Data records:
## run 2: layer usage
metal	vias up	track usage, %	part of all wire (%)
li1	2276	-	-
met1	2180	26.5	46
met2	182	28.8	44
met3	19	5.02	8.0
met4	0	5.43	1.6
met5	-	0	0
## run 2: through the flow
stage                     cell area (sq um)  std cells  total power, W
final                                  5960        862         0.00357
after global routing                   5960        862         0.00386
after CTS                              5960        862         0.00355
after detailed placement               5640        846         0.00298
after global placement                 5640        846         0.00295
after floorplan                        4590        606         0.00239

Assignment: Reproduce every entry above. Make each line identical to the original.

Task response:
## run 2: layer usage
metal	vias up	track usage, %	part of all wire (%)
li1	2276	-	-
met1	2180	26.5	46
met2	182	28.8	44
met3	19	5.02	8.0
met4	0	5.43	1.6
met5	-	0	0
## run 2: through the flow
stage                     cell area (sq um)  std cells  total power, W
final                                  5960        862         0.00357
after global routing                   5960        862         0.00386
after CTS                              5960        862         0.00355
after detailed placement               5640        846         0.00298
after global placement                 5640        846         0.00295
after floorplan                        4590        606         0.00239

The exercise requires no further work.